- _EXERCISE PROMPT_: Begin at the line containing "die_y_um: 128" in the data below and go on through the line containing "run 2: power", repeating each line exactly; include both ends and no other line.

====== DATA RECORDS ======

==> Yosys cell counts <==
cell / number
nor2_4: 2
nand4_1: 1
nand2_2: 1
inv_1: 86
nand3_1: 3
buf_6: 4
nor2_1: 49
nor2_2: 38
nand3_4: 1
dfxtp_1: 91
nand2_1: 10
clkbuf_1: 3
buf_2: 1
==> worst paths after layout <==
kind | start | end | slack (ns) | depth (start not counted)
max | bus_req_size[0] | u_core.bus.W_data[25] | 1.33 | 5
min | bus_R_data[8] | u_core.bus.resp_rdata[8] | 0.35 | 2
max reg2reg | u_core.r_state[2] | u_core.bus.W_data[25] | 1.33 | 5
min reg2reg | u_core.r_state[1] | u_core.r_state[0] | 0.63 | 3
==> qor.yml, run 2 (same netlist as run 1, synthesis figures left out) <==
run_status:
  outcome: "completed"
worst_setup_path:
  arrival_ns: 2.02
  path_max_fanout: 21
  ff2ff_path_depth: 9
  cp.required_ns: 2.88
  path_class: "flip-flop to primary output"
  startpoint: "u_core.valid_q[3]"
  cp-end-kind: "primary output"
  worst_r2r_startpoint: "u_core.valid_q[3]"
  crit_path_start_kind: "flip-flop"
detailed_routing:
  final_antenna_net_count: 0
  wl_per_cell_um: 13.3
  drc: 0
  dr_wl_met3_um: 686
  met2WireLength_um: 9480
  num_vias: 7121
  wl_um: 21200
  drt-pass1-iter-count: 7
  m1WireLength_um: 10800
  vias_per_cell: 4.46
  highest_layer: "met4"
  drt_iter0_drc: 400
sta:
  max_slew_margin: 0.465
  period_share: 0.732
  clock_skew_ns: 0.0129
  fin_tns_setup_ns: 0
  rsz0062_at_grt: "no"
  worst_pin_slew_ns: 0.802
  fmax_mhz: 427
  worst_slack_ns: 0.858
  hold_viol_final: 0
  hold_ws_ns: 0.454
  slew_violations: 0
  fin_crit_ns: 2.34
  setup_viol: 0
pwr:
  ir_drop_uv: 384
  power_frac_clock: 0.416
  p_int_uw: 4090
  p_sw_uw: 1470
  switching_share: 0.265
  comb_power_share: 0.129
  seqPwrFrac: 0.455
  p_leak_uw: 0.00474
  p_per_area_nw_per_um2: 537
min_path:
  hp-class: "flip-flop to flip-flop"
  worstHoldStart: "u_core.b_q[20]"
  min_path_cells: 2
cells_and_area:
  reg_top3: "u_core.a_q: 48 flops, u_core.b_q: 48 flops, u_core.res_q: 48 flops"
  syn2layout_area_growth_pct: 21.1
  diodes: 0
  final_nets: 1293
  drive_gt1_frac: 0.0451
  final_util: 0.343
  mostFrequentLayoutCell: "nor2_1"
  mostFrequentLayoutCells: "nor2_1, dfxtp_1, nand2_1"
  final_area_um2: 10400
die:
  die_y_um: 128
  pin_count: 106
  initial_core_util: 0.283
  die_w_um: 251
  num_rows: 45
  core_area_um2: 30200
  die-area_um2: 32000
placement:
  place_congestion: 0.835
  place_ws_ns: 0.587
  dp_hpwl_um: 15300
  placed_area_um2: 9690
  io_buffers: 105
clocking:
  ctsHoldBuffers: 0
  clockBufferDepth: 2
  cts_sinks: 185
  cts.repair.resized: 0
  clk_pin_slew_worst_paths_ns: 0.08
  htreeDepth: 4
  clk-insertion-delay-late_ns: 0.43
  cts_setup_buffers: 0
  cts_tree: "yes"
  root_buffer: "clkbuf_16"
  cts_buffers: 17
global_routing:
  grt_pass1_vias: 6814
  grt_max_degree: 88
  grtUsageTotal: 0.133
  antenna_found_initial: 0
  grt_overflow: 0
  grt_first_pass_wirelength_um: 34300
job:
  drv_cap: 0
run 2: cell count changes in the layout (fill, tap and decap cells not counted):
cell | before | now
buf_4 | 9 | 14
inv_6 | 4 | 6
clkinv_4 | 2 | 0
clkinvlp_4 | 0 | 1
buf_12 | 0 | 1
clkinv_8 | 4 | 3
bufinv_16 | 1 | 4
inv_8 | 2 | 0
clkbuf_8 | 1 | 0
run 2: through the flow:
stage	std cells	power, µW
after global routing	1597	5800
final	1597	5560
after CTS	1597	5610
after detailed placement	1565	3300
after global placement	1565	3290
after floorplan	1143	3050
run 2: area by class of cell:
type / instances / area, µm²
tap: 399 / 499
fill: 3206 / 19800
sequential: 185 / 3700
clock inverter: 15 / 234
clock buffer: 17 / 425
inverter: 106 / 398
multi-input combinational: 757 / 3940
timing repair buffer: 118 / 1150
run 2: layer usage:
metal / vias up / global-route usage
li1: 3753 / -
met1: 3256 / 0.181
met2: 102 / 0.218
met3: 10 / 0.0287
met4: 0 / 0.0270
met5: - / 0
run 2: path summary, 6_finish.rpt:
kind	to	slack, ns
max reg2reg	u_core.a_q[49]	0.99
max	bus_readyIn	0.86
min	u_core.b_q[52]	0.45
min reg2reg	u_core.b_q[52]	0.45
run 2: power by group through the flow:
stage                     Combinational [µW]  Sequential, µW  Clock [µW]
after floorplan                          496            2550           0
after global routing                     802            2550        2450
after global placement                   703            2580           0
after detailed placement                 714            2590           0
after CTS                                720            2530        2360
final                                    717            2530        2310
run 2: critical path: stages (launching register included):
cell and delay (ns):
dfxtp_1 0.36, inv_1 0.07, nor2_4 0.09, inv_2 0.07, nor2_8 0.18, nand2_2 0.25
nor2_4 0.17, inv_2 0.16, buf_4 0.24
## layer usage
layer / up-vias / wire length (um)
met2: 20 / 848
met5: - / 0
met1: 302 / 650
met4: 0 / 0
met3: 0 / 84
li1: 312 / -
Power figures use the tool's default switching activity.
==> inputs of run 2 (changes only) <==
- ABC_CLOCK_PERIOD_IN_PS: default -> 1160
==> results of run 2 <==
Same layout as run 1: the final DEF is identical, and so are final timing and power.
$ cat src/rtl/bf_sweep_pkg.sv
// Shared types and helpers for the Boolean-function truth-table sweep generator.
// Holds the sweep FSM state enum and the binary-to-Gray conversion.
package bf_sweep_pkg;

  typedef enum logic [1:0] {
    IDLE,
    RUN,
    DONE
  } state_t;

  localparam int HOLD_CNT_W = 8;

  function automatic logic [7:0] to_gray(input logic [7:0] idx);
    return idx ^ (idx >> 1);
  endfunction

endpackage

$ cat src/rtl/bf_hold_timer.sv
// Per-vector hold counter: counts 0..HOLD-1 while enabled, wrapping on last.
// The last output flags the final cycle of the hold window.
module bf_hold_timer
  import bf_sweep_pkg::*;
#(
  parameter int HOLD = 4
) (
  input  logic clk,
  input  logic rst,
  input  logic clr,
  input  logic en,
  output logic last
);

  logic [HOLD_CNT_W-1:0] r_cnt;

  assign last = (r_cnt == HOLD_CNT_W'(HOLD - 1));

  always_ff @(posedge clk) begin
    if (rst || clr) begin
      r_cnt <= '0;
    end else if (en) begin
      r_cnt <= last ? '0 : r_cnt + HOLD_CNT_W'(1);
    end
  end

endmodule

======
====== DATA RECORDS ======

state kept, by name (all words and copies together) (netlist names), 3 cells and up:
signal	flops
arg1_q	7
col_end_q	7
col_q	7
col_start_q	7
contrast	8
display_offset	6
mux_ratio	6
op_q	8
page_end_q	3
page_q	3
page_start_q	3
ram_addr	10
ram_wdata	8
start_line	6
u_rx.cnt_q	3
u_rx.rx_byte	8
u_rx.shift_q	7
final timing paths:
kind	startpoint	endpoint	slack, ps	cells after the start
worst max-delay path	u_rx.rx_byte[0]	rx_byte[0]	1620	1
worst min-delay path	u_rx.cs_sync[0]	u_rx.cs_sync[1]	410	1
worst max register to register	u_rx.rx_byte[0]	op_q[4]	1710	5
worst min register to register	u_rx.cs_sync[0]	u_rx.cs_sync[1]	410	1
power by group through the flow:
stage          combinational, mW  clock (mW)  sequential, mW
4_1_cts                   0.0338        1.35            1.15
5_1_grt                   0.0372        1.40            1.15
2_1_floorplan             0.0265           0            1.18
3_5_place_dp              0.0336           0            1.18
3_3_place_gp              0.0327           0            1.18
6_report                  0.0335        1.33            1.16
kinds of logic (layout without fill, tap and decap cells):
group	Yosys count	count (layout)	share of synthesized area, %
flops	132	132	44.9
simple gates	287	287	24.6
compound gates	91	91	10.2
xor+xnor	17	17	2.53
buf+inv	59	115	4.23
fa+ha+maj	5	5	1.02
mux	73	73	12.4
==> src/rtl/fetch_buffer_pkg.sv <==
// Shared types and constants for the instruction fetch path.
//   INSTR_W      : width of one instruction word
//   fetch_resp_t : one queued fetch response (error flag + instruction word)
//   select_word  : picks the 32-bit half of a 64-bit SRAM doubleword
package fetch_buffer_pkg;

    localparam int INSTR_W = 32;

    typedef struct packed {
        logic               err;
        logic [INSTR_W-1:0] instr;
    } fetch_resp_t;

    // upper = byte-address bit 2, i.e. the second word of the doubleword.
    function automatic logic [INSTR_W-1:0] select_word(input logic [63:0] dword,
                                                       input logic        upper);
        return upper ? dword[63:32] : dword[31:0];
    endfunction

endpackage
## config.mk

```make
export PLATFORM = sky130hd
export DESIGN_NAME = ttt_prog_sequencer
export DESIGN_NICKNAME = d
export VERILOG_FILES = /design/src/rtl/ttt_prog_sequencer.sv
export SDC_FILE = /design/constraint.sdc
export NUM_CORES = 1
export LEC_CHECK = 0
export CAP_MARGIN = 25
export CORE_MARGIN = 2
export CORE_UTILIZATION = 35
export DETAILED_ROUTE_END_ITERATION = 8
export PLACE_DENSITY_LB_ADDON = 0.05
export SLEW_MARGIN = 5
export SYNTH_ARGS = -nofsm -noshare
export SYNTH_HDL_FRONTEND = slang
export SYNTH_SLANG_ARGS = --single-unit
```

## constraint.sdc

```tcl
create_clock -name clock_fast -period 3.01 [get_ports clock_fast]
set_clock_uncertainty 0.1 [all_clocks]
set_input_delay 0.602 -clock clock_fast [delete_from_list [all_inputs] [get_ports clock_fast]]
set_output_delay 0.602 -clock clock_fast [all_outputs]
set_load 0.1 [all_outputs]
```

======
====== DATA RECORDS ======

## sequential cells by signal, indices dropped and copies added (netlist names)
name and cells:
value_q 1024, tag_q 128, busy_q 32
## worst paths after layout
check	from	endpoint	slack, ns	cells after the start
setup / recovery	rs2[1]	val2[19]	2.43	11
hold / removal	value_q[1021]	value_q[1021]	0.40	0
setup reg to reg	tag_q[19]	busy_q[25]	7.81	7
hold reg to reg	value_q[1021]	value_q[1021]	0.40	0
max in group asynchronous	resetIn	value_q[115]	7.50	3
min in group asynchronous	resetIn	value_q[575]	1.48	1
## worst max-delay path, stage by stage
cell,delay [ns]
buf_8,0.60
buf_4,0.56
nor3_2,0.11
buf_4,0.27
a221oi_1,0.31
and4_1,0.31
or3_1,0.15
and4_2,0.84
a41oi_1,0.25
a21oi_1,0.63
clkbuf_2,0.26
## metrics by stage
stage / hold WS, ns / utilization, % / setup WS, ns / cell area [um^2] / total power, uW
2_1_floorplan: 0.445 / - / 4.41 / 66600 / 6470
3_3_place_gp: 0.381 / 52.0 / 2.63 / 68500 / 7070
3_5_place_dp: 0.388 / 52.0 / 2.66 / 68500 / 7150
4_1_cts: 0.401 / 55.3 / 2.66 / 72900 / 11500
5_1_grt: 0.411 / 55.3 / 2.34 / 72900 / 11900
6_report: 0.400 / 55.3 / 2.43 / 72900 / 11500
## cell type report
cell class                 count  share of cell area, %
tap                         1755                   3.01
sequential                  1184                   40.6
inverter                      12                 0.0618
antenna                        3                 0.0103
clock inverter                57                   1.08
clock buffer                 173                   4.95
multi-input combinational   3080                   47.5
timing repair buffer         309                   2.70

======

- _ANSWER_:
  die_y_um: 128
  pin_count: 106
  initial_core_util: 0.283
  die_w_um: 251
  num_rows: 45
  core_area_um2: 30200
  die-area_um2: 32000
placement:
  place_congestion: 0.835
  place_ws_ns: 0.587
  dp_hpwl_um: 15300
  placed_area_um2: 9690
  io_buffers: 105
clocking:
  ctsHoldBuffers: 0
  clockBufferDepth: 2
  cts_sinks: 185
  cts.repair.resized: 0
  clk_pin_slew_worst_paths_ns: 0.08
  htreeDepth: 4
  clk-insertion-delay-late_ns: 0.43
  cts_setup_buffers: 0
  cts_tree: "yes"
  root_buffer: "clkbuf_16"
  cts_buffers: 17
global_routing:
  grt_pass1_vias: 6814
  grt_max_degree: 88
  grtUsageTotal: 0.133
  antenna_found_initial: 0
  grt_overflow: 0
  grt_first_pass_wirelength_um: 34300
job:
  drv_cap: 0
run 2: cell count changes in the layout (fill, tap and decap cells not counted):
cell | before | now
buf_4 | 9 | 14
inv_6 | 4 | 6
clkinv_4 | 2 | 0
clkinvlp_4 | 0 | 1
buf_12 | 0 | 1
clkinv_8 | 4 | 3
bufinv_16 | 1 | 4
inv_8 | 2 | 0
clkbuf_8 | 1 | 0
run 2: through the flow:
stage	std cells	power, µW
after global routing	1597	5800
final	1597	5560
after CTS	1597	5610
after detailed placement	1565	3300
after global placement	1565	3290
after floorplan	1143	3050
run 2: area by class of cell:
type / instances / area, µm²
tap: 399 / 499
fill: 3206 / 19800
sequential: 185 / 3700
clock inverter: 15 / 234
clock buffer: 17 / 425
inverter: 106 / 398
multi-input combinational: 757 / 3940
timing repair buffer: 118 / 1150
run 2: layer usage:
metal / vias up / global-route usage
li1: 3753 / -
met1: 3256 / 0.181
met2: 102 / 0.218
met3: 10 / 0.0287
met4: 0 / 0.0270
met5: - / 0
run 2: path summary, 6_finish.rpt:
kind	to	slack, ns
max reg2reg	u_core.a_q[49]	0.99
max	bus_readyIn	0.86
min	u_core.b_q[52]	0.45
min reg2reg	u_core.b_q[52]	0.45
run 2: power by group through the flow:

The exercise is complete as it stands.